> [Stored items]
□ □ □ □
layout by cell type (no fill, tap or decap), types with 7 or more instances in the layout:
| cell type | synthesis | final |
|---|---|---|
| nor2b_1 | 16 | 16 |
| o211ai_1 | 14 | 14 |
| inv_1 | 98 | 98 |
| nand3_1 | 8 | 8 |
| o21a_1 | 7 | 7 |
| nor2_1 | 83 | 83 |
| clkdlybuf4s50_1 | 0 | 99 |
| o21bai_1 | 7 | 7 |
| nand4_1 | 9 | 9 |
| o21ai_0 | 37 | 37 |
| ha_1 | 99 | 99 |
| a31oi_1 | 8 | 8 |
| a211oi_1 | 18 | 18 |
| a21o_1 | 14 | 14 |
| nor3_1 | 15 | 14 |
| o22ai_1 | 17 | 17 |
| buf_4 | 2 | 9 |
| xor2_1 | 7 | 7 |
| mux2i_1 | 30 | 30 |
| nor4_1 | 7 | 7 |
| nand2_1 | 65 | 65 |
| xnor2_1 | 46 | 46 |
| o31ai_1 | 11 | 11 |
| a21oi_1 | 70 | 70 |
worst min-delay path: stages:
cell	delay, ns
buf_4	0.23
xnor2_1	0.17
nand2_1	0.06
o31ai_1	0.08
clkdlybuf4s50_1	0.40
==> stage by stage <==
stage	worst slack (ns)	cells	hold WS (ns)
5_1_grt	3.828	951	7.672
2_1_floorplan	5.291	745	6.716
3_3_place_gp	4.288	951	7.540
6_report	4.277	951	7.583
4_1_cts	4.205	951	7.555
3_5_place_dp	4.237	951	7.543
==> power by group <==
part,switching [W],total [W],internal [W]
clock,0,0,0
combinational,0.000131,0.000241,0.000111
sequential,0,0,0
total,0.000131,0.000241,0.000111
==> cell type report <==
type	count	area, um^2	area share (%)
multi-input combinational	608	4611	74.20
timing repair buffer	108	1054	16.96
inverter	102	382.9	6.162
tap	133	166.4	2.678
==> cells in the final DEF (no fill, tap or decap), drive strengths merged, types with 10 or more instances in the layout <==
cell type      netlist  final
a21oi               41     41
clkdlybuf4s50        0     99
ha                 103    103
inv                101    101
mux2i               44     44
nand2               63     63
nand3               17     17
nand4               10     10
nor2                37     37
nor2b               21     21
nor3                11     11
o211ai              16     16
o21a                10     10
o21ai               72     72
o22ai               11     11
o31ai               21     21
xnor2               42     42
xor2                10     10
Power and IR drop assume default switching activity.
==> flow/design.v <==
module forwarding_ID_EX (
    input  logic        clk,
    input  logic        rst_n,
    input  logic        stall_in,
    input  logic [31:0] wb_data_in,
    input  logic [4:0]  wb_addr_in,
    input  logic        wb_valid_in,
    input  logic [4:0]  rs1_addr,
    input  logic [4:0]  rs2_addr,
    input  logic [31:0] rs1_data_rf,
    input  logic [31:0] rs2_data_rf,
    output logic [31:0] rs1_data_out,
    output logic [31:0] rs2_data_out,
    output logic        hazard_detected
);
    always_comb begin
        if (wb_valid_in && (wb_addr_in == rs1_addr) && (rs1_addr != 5'b0)) begin
            rs1_data_out = wb_data_in;   
        end else begin
            rs1_data_out = rs1_data_rf;  
        end
    end
    always_comb begin
        if (wb_valid_in && (wb_addr_in == rs2_addr) && (rs2_addr != 5'b0)) begin
            rs2_data_out = wb_data_in;   
        end else begin
            rs2_data_out = rs2_data_rf;  
        end
    end
    assign hazard_detected = 1'b0;  
endmodule
==> flow/run.sh <==
#!/bin/bash
# OpenROAD 26Q1-2900-gdf79404cd8, Yosys 0.63+post, stock flow scripts
make -C /OpenROAD-flow-scripts/flow DESIGN_CONFIG=/design/flow/config.mk WORK_HOME=/design/flow/orfs finish
==> flow/config.mk <==
export PLATFORM = sky130hd
export DESIGN_NAME = forwarding_ID_EX
export DESIGN_NICKNAME = forwarding_ID_EX
export VERILOG_FILES = /design/flow/design.v
export SDC_FILE = /design/flow/constraint.sdc
export NUM_CORES = 4
export LEC_CHECK = 1
export CORE_AREA = 10 10 103 103
export DIE_AREA = 0 0 113 113
==> flow/constraint.sdc <==
current_design forwarding_ID_EX

set clk_period 5.9
set clk_io_pct 0.2

create_clock -name clk0 -period $clk_period

set non_clock_inputs [all_inputs -no_clocks]
set_input_delay [expr $clk_period * $clk_io_pct] -clock clk0 $non_clock_inputs
set_output_delay [expr $clk_period * $clk_io_pct] -clock clk0 [all_outputs]
### /design/flow/config.mk
export PLATFORM = sky130hd
export DESIGN_NAME = IF_core1
export DESIGN_NICKNAME = IF_core1
export VERILOG_FILES = /design/flow/design.v
export SDC_FILE = /design/flow/constraint.sdc
export NUM_CORES = 4
export LEC_CHECK = 1
export CORE_UTILIZATION = 50
export SYNTH_MEMORY_MAX_BITS = 65536
### /design/flow/constraint.sdc
current_design IF_core1

set clk_period 6.5
set clk_io_pct 0.2

create_clock -name clk0 -period $clk_period [get_ports {clk}]

set non_clock_inputs [all_inputs -no_clocks]
set_input_delay [expr $clk_period * $clk_io_pct] -clock clk0 $non_clock_inputs
set_output_delay [expr $clk_period * $clk_io_pct] -clock clk0 [all_outputs]
==> ./design.v <==
module ALU_rtl(A, B, ctrl, shamt, out, Z, V, C, N);
	input  [31:0] A, B;
	input  [2:0]  ctrl; 
	input  [4:0] shamt;
	output [31:0] out;
	output Z, V, C, N;  
	wire [31:0] out0, out1, out2, out3, out4, out5, out6, out7;  
	wire carryAdd, carrySub;
	wire overflowSub;  
	assign out0 = 32'bz;
	CLU cluAdd(.A, .B, .sum(out1), .C(carryAdd));
	CLU cluSub(.A, .B(~B + 1'b1), .sum(out2), .C(carrySub));
	assign out3 = A & B;  
	assign out4 = A | B;  
	assign out5 = A ^ B;  
	assign out6 = A < B ? 32'b1 : 32'b0;  
	shifter shft(.A, .ctrl(shamt), .out(out7));
	genvar i;
	generate
		for (i=0; i<=31; i=i+1) begin : pickOperation
			mux8_1 m8 ({out7[i], out6[i], out5[i], out4[i], out3[i], out2[i], out1[i], out0[i]}, ctrl, out[i]); end
	endgenerate
	assign overflowSub = ~A[31] & B[31] & out[31] | A[31] & ~B[31] & ~out[31];  
	assign Z = (out==32'b0) ? 1'b1 : 1'b0;							 
	assign V = ctrl==2 & overflowSub | ctrl==1 & A[31] & B[31] & ~out[31] | ctrl==1 & ~A[31] & ~B[31] & out[31];	 
	assign C = ctrl==2 & carrySub | ctrl==1 & carryAdd;		 
	assign N = out[31];													 
endmodule
module CLU(A, B, sum, C);
	input [31:0] A, B;
	output [31:0] sum;
	output C;
	wire [7:0] Cout, Pout, Gout;
	assign C = Cout[7];
	CLA_4bit carryLookAhead0 (A[3:0],   B[3:0],   1'b0,    sum[3:0],   Cout[0], Pout[0], Gout[0]);
	CLA_4bit carryLookAhead1 (A[7:4],   B[7:4],   Cout[0], sum[7:4],   Cout[1], Pout[1], Gout[1]);
	CLA_4bit carryLookAhead2 (A[11:8],  B[11:8],  Cout[1], sum[11:8],  Cout[2], Pout[2], Gout[2]);
	CLA_4bit carryLookAhead3 (A[15:12], B[15:12], Cout[2], sum[15:12], Cout[3], Pout[3], Gout[3]);
	CLA_4bit carryLookAhead4 (A[19:16], B[19:16], Cout[3], sum[19:16], Cout[4], Pout[4], Gout[4]);
	CLA_4bit carryLookAhead5 (A[23:20], B[23:20], Cout[4], sum[23:20], Cout[5], Pout[5], Gout[5]);
	CLA_4bit carryLookAhead6 (A[27:24], B[27:24], Cout[5], sum[27:24], Cout[6], Pout[6], Gout[6]);
	CLA_4bit carryLookAhead7 (A[31:28], B[31:28], Cout[6], sum[31:28], Cout[7], Pout[7], Gout[7]);
endmodule
<file path="flow/design.v">
module test (
  input clk, rst,
  input s,  
  input [15:0] g_dc, y_dc,   
  output logic [2:0] light1, light2       
);
traffic_light1 traffic_light1 (
  clk, rst, s,
  g_dc, y_dc,
  light1[2], light1[1], light1[0]
);
traffic_light2 traffic_light2 (
  clk, rst, s,
  g_dc, y_dc,
  light2[2], light2[1], light2[0]
);
endmodule
module traffic_light1 (
  input clk, rst,
  input s,  
  input [15:0] g_dc, y_dc,   
  output logic g, y, r       
);
enum logic [2:0] {RED = 3'd1, GREEN = 3'd2, YELLOW = 3'd4} 
state, next;
always @ (posedge clk) begin
  if (rst) state <= RED;
  else state <= next;
end
always @ (*) begin
  next = state;
  case (state)
    RED:    if (s) next = GREEN;
    GREEN:  if (g_dc == 0) next = YELLOW;
    YELLOW: if (y_dc == 0) next = RED;
	 default: next = state;
  endcase
end
always @ (*) begin
  r = 0; g = 0; y = 0;
  unique case (state)
    RED:    r=1; 
    GREEN:  g=1; 
    YELLOW: y=1; 
  endcase
end
endmodule
module traffic_light2 (
  input clk, rst,
  input s,  
  input [15:0] g_dc, y_dc,   
  output logic g, y, r       
);
enum {R = 0, G = 1, Y = 2} state_bit;
enum logic [2:0] {RED = 3'd1 << R, GREEN = 3'd1 << G, YELLOW = 3'd1 << Y} 
state, next;
always @ (posedge clk) begin
  if (rst) state <= RED;
  else state <= next;
end
always @ (*) begin
  next = state;
  unique case (1'b1)
    state[R]: if (s) next = GREEN;
    state[G]: if (g_dc == 0) next = YELLOW;
    state[Y]: if (y_dc == 0) next = RED;
  endcase
end
always @ (*) begin
  r = 0; g = 0; y = 0;
  unique case (1'b1)
    state[R]:    r=1; 
    state[G]:  g=1;
    state[Y]: y=1;
  endcase
end
endmodule
</file>
<file path="flow/run.sh">
#!/bin/bash
# OpenROAD 26Q1-2900-gdf79404cd8, Yosys 0.63+post, stock flow scripts
make -C /OpenROAD-flow-scripts/flow DESIGN_CONFIG=/design/flow/config.mk WORK_HOME=/design/flow/orfs finish
</file>
<file path="flow/config.mk">
export PLATFORM = sky130hd
export DESIGN_NAME = test
export DESIGN_NICKNAME = test
export VERILOG_FILES = /design/flow/design.v
export SDC_FILE = /design/flow/constraint.sdc
export NUM_CORES = 4
export LEC_CHECK = 1
export CORE_AREA = 10 10 70 70
export DIE_AREA = 0 0 80 80
</file>
<file path="flow/constraint.sdc">
current_design test

set clk_period 2.1
set clk_io_pct 0.2

create_clock -name clk0 -period $clk_period [get_ports {clk}]

set non_clock_inputs [all_inputs -no_clocks]
set_input_delay [expr $clk_period * $clk_io_pct] -clock clk0 $non_clock_inputs
set_output_delay [expr $clk_period * $clk_io_pct] -clock clk0 [all_outputs]
</file>
==> Implementation_results.wiki <==
=== Physical design figures ===
{| class="wikitable"
! Metric !! Value
|-
| Post-layout period usage of the worst path || between 80% and 90%
|-
| Clock buffer depth || 2
|-
| Category of the most critical setup path || reg -> out
|-
| Cell Pwr Density || between 400 and 500 nW/um^2
|-
| Max-slew violation count || 0
|-
| IO Count || a little over 40
|-
| Clock buffers created by TritonCTS || 3
|-
| Floorplan utilization || a little over a tenth
|-
| Chip Area || around 6400 sq um
|-
| Routed vias || around 460
|-
| Synthesis Warnings || 2
|-
| Die Y-Extent || 80 um
|-
| Clock root buffer || clkbuf_4
|-
| Number of cell rows || 21
|-
| Signal arrival time at the worst endpoint || ~1300 ps
|-
| IR Drop Worst-Case VDD || between 0.1 and 0.15 mV
|-
| Setup repair after global routing missed its margin || no
|-
| Drt first pass iters || 3
|-
| DR DRC count || 0
|-
| CTS sink cnt || 6
|-
| Buffers inserted during post-CTS setup optimization || 0
|-
| Setup Skew || roughly 0.17 ps
|-
| Count of antenna-violating nets left after detailed routing || 0
|-
| Insertion delay of the later-clocked pin in the worst-skew pair || around 250 ps
|-
| Post-layout min period || roughly 1700 ps
|-
| Critical Path Start Type || flip-flop
|-
| Endpoint type of the worst setup path || output port
|-
| Number of antenna violations at the first check in global routing || 0
|-
| Count of warning messages emitted by the tools || 25
|-
| Routed wire length per instance || ~11 um
|-
| Required time of the critical path || ~1700 ps
|-
| Static leakage power || approximately 0.27 nW
|-
| Number of failing hold endpoints at the final stage || 0
|-
| Count of distinct cell types in the synthesized netlist || 13
|-
| Outcome || complete, no violations
|-
| Normalized max-slew margin || between 80% and 90%
|-
| Number of diodes || 0
|-
| Fraction of final layout cells sized beyond drive strength 1 || under 10%
|-
| Worst hold margin || 487 ps
|-
| Synth-to-Final Area Change || 120%
|-
| Syn Inst Count || approximately 40
|-
| CTS HTree Levels || 1
|-
| Total Power || 0.333 mW
|-
| Worst hold path type || reg -> reg
|-
| Mean instance size in the synthesized netlist || between 9 and 10 sq um
|-
| Post-Place Worst Slack || 394 ps
|-
| Overall fraction of global-route tracks in use || under 10%
|-
| Number of input and output port buffers inserted || about 40
|-
| Final tally of setup violations || 0
|-
| Via count of the first global-routing pass || 576
|-
| Critical-path maximum fanout || 5
|-
| Cell Area, Placed || 776 sq um
|-
| Wire length of the first global-routing pass || 2330 um
|-
| Sequential fraction of the synthesis area || 33.1%
|-
| FF+latch count, synth || 6
|-
| Worst-margin pin slew || approximately 240 ps
|-
| Number of buffers inserted for hold repair after clock tree synthesis || 0
|-
| TritonCTS clock tree || yes
|-
| Routability congestion estimate from global placement || 0.719
|-
| Syn Std Cell Area || 363 sq um
|-
| Final setup TNS || 0 ps
|-
| Max Clock Freq || around 590 MHz
|-
| WL final || ~1400 um
|-
| Most instantiated logic cells after routing || 40 x clkdlybuf4s50_1, 6 x dfxtp_1
|-
| Number of violations reported at the end of detailed-routing iteration 0 || 2
|-
| Worst setup margin || approximately 400 ps
|-
| Most frequent standard cell in the layout excluding fill and tap cells || clkdlybuf4s50_1
|-
| Total global routing overflow || 0
|-
| Number of cells in Yosys stat || roughly 40
|-
| Pin count of the biggest net entering global routing || 8
|-
| Clock transition time at the flip-flop clock pins of the worst setup and hold paths || roughly 50 ps
|-
| Number of maximum-capacitance constraint violations || 0
|-
| Placeable core area || roughly 3400 sq um
|-
| Post-Layout Inst Area || between 700 and 800 sq um
|-
| Yosys chip area || around 360 sq um
|-
| Total of cells resized after clock tree synthesis || 0
|-
| Horizontal extent of the die || ~80 um
|-
| Vias per cell || between 3 and 4
|}
-- cells in the mapped netlist --
| master | count | area [sq um] |
|---|---|---|
| nor4_2 | 4 | 50.1 |
| inv_1 | 4 | 15.0 |
| nor2b_1 | 2 | 12.5 |
| o32ai_1 | 2 | 17.5 |
| and4_1 | 1 | 8.76 |
| dfxtp_1 | 6 | 120 |
| nand4_1 | 1 | 6.26 |
| nand2_1 | 2 | 7.51 |
| a32o_1 | 2 | 20.0 |
| a221o_1 | 2 | 20.0 |
| nor2_1 | 4 | 15.0 |
| nor4_1 | 4 | 25.0 |
| buf_4 | 6 | 45.0 |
□ □ □ □
> [What is being asked] Starting with the first line above and ending with the line that holds "o31ai_1 | 11 | 11 |", restate each line word for word and add nothing else.

> [Answer section]
layout by cell type (no fill, tap or decap), types with 7 or more instances in the layout:
| cell type | synthesis | final |
|---|---|---|
| nor2b_1 | 16 | 16 |
| o211ai_1 | 14 | 14 |
| inv_1 | 98 | 98 |
| nand3_1 | 8 | 8 |
| o21a_1 | 7 | 7 |
| nor2_1 | 83 | 83 |
| clkdlybuf4s50_1 | 0 | 99 |
| o21bai_1 | 7 | 7 |
| nand4_1 | 9 | 9 |
| o21ai_0 | 37 | 37 |
| ha_1 | 99 | 99 |
| a31oi_1 | 8 | 8 |
| a211oi_1 | 18 | 18 |
| a21o_1 | 14 | 14 |
| nor3_1 | 15 | 14 |
| o22ai_1 | 17 | 17 |
| buf_4 | 2 | 9 |
| xor2_1 | 7 | 7 |
| mux2i_1 | 30 | 30 |
| nor4_1 | 7 | 7 |
| nand2_1 | 65 | 65 |
| xnor2_1 | 46 | 46 |
| o31ai_1 | 11 | 11 |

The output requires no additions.